(Saved entries)
⁂

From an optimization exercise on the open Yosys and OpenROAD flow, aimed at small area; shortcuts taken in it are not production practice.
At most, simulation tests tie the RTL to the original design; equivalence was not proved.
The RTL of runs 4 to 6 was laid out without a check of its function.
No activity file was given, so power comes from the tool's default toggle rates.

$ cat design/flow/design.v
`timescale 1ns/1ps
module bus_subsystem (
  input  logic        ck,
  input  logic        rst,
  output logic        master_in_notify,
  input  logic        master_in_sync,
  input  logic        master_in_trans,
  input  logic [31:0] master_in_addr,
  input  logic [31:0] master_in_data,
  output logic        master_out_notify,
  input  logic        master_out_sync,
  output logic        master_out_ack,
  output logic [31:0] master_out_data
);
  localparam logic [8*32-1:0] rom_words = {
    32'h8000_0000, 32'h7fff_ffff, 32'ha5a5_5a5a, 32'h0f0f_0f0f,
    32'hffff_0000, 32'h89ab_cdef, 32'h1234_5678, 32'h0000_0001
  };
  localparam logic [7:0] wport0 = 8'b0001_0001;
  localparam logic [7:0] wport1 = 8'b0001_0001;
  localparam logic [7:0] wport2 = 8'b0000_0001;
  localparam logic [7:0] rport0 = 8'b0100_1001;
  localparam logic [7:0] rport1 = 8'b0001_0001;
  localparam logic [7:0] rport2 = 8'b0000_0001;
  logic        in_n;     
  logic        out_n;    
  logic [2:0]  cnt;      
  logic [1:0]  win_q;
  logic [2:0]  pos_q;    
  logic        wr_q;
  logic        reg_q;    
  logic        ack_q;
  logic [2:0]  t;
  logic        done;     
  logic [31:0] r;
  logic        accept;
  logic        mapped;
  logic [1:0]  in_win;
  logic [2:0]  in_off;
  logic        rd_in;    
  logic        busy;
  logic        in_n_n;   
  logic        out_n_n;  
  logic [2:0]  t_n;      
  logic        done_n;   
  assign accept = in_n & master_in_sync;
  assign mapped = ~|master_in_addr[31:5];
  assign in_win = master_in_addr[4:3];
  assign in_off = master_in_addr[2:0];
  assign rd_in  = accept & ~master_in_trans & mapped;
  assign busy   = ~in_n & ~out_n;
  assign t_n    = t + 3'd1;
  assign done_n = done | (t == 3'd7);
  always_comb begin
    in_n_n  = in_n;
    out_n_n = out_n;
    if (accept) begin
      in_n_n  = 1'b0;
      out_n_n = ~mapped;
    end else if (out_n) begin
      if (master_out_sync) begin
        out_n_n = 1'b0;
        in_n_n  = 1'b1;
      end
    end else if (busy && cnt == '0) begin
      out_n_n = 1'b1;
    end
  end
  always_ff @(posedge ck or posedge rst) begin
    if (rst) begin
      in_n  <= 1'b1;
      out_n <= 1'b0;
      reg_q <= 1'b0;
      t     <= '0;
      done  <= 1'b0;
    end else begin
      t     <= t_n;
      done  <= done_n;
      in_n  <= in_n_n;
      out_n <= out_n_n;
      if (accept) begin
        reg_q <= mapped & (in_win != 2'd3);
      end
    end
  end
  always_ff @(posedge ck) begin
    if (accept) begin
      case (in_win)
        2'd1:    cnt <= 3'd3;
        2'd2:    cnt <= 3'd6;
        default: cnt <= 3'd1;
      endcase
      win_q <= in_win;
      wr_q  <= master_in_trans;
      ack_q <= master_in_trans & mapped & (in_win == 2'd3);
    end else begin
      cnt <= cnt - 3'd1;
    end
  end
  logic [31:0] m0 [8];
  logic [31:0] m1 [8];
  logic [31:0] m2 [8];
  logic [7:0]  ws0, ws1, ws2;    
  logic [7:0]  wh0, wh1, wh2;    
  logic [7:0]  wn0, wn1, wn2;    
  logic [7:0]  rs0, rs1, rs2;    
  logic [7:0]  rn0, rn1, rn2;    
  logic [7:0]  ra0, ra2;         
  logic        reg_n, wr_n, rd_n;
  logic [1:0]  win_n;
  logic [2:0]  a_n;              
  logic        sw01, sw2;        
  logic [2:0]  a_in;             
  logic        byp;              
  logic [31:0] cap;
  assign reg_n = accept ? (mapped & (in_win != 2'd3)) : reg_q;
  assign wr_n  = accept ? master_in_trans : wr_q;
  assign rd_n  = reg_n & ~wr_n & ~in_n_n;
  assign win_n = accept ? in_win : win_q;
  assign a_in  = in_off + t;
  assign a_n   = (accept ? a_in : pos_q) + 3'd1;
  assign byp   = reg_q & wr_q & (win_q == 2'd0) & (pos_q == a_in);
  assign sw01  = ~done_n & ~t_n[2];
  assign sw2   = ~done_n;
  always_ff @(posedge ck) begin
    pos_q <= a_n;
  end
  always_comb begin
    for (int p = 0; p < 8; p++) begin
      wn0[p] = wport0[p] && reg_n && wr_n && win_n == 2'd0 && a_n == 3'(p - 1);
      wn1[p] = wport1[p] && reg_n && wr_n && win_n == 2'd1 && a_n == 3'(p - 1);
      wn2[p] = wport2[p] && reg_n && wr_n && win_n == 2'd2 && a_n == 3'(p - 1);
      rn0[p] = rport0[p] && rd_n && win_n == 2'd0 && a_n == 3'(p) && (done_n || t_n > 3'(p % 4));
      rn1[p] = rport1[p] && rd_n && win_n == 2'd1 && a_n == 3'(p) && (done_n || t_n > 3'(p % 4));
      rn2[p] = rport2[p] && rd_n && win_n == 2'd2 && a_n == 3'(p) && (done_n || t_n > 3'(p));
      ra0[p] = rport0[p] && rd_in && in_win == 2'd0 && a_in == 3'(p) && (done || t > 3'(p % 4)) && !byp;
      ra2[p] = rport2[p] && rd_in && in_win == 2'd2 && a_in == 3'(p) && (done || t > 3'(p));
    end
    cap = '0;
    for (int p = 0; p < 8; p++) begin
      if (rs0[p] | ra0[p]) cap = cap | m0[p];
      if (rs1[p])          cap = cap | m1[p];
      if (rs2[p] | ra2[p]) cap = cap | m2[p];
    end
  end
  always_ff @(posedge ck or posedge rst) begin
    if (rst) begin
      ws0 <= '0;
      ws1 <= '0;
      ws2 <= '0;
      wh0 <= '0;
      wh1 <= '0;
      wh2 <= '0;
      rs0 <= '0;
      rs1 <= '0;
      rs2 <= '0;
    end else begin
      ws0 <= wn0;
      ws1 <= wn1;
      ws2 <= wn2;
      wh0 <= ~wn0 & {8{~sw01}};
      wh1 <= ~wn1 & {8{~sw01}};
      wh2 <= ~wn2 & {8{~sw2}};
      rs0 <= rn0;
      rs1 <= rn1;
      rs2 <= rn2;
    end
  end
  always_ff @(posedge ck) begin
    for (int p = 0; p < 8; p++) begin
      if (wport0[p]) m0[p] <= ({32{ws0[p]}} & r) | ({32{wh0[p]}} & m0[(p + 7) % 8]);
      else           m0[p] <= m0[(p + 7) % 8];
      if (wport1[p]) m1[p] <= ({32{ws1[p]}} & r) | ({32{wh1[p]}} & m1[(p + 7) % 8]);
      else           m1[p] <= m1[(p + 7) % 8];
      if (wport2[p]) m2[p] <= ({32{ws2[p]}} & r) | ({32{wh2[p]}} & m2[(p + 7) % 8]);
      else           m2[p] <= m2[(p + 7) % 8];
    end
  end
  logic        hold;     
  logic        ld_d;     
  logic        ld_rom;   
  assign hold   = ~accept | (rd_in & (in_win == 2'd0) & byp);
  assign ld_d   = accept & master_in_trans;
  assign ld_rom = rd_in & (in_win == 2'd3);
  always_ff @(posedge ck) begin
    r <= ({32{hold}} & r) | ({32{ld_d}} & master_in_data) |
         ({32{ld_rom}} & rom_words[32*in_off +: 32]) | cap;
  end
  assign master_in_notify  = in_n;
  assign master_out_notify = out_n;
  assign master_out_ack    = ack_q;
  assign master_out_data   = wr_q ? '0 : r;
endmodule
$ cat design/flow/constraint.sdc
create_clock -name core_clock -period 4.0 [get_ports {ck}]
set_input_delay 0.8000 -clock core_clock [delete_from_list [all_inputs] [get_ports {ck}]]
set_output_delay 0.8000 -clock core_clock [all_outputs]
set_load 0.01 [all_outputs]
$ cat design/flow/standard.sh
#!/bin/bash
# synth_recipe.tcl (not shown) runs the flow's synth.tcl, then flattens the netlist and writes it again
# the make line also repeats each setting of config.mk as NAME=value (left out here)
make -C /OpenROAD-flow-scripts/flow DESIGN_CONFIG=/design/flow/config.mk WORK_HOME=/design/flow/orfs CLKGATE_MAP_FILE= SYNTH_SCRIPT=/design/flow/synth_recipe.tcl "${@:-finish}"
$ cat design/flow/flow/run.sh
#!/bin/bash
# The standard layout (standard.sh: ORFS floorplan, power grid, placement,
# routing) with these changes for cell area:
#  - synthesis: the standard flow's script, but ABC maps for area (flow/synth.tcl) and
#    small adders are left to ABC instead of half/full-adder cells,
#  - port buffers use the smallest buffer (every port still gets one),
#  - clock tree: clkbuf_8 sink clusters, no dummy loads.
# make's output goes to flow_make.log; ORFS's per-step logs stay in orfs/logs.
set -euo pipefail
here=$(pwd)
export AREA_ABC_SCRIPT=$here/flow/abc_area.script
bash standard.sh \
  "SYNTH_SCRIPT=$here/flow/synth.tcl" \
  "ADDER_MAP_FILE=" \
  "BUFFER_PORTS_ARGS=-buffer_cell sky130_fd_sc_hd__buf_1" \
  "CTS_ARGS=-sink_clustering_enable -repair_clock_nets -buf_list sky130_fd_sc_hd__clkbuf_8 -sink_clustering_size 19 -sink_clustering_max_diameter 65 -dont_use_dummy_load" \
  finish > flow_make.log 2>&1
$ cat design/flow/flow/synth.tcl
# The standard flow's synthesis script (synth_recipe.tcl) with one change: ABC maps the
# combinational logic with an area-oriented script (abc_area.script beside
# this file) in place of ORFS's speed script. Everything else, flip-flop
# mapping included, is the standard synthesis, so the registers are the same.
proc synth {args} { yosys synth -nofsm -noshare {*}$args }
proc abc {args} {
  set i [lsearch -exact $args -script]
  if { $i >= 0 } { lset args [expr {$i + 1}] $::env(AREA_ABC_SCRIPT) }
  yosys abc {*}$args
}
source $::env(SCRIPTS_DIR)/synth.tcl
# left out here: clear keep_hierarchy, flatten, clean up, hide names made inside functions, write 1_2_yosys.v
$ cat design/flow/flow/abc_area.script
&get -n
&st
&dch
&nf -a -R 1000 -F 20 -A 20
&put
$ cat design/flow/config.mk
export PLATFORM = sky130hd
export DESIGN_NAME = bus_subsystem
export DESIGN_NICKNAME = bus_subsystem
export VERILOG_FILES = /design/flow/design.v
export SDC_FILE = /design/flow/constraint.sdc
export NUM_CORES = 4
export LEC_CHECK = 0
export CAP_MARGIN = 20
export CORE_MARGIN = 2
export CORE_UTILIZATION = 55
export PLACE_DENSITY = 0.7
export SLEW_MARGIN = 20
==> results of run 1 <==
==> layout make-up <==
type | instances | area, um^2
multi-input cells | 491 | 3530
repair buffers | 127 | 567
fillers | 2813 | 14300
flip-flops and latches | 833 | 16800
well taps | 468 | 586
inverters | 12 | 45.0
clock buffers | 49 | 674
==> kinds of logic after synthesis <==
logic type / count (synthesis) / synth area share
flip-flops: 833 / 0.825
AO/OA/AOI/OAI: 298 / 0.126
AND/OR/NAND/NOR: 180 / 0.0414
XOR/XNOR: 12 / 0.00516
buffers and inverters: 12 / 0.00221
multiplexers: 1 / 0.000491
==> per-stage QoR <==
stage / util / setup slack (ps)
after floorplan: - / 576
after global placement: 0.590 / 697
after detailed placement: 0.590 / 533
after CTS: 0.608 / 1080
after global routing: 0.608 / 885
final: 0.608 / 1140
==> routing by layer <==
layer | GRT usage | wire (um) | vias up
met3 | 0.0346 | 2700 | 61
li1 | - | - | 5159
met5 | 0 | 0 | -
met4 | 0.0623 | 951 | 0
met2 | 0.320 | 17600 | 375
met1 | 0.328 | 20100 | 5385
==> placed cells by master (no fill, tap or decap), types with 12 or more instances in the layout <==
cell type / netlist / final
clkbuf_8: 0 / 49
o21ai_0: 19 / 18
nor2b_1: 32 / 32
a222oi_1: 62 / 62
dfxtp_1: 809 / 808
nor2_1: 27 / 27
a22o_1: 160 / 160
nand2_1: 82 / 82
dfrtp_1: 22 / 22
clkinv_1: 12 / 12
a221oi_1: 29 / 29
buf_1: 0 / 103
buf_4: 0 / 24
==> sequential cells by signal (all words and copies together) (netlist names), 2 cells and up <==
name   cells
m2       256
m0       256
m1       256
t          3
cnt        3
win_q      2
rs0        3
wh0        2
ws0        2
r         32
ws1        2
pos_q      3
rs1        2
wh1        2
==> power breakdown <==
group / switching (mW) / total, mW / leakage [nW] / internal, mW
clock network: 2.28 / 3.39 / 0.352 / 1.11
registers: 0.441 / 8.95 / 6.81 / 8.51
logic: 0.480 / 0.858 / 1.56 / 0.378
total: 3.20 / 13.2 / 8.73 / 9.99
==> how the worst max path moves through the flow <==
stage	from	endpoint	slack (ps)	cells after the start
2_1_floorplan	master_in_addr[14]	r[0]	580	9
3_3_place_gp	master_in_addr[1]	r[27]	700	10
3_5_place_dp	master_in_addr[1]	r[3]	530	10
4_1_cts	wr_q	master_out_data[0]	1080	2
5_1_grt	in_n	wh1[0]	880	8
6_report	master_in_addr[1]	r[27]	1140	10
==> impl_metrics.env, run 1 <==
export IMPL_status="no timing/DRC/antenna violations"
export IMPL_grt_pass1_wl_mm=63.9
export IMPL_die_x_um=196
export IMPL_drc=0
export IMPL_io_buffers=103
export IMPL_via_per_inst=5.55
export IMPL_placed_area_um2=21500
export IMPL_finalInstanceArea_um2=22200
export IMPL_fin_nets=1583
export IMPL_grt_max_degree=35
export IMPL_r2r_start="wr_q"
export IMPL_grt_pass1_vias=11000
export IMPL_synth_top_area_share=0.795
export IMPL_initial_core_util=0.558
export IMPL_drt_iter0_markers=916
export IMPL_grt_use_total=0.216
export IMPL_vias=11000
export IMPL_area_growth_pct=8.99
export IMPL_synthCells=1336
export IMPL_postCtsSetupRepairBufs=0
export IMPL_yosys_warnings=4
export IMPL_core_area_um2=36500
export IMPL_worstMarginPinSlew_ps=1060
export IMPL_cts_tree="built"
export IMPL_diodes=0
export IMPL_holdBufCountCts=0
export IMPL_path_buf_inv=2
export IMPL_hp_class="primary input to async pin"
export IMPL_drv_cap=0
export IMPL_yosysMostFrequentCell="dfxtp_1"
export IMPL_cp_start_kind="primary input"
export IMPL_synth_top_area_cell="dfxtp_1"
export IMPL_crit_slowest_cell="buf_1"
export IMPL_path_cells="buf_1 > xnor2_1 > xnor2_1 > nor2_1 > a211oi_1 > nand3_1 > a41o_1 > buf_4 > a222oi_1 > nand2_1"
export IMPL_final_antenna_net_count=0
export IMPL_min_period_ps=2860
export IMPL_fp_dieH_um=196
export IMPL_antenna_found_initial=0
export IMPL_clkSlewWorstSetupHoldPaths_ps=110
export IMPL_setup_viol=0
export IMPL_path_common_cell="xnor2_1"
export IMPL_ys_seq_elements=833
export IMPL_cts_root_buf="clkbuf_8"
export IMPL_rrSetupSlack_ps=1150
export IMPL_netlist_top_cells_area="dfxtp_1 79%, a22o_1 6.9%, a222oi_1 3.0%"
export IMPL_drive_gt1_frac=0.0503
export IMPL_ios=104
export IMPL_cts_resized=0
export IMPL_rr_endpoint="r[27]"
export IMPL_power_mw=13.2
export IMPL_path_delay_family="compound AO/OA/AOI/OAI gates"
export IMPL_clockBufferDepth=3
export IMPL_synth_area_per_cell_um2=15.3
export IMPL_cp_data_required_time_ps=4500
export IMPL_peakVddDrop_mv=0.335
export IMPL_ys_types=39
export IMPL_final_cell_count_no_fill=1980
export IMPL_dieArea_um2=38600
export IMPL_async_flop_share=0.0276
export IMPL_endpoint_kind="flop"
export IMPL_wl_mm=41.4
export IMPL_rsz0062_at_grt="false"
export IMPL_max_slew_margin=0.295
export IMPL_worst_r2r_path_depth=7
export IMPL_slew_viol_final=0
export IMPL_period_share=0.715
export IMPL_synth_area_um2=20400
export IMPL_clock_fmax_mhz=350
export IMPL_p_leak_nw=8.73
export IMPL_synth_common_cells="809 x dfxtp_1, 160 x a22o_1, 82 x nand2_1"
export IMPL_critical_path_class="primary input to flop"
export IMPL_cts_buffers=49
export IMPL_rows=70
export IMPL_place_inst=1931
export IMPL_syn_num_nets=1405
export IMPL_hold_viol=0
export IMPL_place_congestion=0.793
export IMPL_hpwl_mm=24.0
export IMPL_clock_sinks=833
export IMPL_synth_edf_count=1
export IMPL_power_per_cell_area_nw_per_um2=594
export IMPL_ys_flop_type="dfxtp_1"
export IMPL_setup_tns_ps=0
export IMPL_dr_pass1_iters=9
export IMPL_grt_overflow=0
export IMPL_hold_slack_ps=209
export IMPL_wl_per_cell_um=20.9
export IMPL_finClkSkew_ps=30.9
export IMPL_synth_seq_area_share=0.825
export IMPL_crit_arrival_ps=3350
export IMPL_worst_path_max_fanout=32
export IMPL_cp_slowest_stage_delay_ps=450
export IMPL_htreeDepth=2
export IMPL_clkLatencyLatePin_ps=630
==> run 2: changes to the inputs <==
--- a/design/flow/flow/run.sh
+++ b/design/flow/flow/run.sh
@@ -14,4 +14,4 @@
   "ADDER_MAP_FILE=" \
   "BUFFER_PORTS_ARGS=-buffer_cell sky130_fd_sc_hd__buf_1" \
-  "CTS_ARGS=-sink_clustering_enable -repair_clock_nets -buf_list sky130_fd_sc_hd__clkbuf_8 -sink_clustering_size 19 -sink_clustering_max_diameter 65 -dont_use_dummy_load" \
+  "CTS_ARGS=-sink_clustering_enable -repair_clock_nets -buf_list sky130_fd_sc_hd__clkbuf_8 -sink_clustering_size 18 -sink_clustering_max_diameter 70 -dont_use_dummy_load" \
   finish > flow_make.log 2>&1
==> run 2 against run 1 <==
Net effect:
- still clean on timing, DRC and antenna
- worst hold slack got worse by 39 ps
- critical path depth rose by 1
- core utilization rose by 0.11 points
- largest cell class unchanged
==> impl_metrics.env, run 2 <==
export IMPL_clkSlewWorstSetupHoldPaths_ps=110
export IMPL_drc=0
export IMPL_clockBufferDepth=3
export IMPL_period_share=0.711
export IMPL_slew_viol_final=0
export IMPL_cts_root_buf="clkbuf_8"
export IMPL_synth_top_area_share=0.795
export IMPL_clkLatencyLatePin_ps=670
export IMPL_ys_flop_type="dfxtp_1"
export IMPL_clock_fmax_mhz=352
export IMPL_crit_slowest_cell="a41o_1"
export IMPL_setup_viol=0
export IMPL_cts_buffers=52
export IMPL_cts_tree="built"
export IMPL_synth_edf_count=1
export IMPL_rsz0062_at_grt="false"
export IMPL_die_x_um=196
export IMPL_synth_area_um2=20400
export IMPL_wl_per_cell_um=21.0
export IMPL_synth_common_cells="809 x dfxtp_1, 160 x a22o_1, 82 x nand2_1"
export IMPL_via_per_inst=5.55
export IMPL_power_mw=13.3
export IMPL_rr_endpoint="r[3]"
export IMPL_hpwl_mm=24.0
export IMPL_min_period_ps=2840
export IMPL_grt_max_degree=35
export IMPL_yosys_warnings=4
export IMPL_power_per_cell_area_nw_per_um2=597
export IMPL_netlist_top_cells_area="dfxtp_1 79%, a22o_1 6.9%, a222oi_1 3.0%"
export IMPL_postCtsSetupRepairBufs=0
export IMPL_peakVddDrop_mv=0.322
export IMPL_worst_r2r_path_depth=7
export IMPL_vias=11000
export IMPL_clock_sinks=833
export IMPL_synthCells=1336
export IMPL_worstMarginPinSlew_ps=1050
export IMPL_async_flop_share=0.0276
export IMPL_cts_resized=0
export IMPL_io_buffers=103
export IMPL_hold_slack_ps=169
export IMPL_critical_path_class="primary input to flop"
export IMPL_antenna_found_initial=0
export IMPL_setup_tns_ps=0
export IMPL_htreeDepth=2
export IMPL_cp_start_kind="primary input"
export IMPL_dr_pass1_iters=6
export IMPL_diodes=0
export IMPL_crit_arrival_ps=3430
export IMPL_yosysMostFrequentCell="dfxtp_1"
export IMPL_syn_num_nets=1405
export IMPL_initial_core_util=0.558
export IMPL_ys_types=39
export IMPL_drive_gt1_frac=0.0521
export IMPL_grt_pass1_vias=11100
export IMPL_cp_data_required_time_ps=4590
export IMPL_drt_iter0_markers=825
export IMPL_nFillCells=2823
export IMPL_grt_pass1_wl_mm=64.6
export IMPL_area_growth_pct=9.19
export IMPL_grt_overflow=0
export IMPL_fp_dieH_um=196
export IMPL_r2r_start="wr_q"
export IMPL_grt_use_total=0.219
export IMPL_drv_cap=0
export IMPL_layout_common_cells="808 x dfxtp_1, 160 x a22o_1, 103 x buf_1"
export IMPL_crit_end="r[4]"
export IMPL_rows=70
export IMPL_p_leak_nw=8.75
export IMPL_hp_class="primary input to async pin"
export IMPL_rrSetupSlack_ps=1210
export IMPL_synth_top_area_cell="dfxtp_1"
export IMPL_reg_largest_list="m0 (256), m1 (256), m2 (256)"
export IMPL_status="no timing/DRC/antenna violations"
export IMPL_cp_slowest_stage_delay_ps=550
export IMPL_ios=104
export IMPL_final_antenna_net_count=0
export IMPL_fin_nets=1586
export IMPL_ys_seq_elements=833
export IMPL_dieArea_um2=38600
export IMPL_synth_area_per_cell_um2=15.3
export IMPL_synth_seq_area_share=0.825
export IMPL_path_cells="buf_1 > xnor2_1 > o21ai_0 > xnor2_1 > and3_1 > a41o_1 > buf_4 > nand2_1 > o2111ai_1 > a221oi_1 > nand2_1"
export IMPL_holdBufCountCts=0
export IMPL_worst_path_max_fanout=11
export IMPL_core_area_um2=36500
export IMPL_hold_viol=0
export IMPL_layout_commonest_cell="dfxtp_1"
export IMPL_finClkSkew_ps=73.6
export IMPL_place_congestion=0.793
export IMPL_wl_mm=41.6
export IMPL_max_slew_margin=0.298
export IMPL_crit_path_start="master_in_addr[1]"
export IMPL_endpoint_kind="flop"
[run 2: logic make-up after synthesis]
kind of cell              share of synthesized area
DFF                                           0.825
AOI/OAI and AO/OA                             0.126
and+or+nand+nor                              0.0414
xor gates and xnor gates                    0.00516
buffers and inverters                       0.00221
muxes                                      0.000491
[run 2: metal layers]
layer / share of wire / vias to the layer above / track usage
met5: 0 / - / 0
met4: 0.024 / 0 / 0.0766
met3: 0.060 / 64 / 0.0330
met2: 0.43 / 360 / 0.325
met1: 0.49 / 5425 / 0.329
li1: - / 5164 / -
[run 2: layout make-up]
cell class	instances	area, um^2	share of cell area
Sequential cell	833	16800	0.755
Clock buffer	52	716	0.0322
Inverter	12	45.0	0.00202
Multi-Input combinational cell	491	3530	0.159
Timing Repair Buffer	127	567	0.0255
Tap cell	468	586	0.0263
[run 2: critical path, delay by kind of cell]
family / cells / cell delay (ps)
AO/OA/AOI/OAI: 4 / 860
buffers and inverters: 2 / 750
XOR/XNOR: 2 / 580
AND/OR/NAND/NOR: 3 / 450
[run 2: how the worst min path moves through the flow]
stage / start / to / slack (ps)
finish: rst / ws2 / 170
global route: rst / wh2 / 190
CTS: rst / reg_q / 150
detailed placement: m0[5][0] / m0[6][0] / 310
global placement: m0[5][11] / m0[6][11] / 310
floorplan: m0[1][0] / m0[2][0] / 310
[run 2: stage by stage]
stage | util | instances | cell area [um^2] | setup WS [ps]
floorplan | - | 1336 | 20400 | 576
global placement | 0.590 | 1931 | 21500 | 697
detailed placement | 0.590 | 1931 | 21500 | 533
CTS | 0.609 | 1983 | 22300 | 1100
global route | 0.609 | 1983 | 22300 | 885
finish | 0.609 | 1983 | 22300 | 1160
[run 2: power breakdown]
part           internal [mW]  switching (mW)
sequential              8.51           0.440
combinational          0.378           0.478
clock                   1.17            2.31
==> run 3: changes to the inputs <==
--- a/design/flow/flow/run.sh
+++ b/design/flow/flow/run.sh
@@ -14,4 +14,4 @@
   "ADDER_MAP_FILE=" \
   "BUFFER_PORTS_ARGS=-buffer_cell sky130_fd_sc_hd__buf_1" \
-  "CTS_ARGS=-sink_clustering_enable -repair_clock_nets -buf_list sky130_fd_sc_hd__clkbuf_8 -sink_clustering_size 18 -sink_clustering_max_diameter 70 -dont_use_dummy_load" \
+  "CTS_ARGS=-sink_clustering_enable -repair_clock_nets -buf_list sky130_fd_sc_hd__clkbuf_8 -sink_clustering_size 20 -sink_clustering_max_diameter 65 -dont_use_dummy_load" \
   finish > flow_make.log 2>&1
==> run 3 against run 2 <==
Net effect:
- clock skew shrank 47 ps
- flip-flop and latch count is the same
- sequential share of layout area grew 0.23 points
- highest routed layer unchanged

⁂

▶ [Task item]: The required output is every line above from the one with "flip-flops: 833 / 0.825" down to the one with "after global placement: 0.590 / 697", restated word for word, ends included.

▶ [Solution for this exercise]:
flip-flops: 833 / 0.825
AO/OA/AOI/OAI: 298 / 0.126
AND/OR/NAND/NOR: 180 / 0.0414
XOR/XNOR: 12 / 0.00516
buffers and inverters: 12 / 0.00221
multiplexers: 1 / 0.000491
==> per-stage QoR <==
stage / util / setup slack (ps)
after floorplan: - / 576
after global placement: 0.590 / 697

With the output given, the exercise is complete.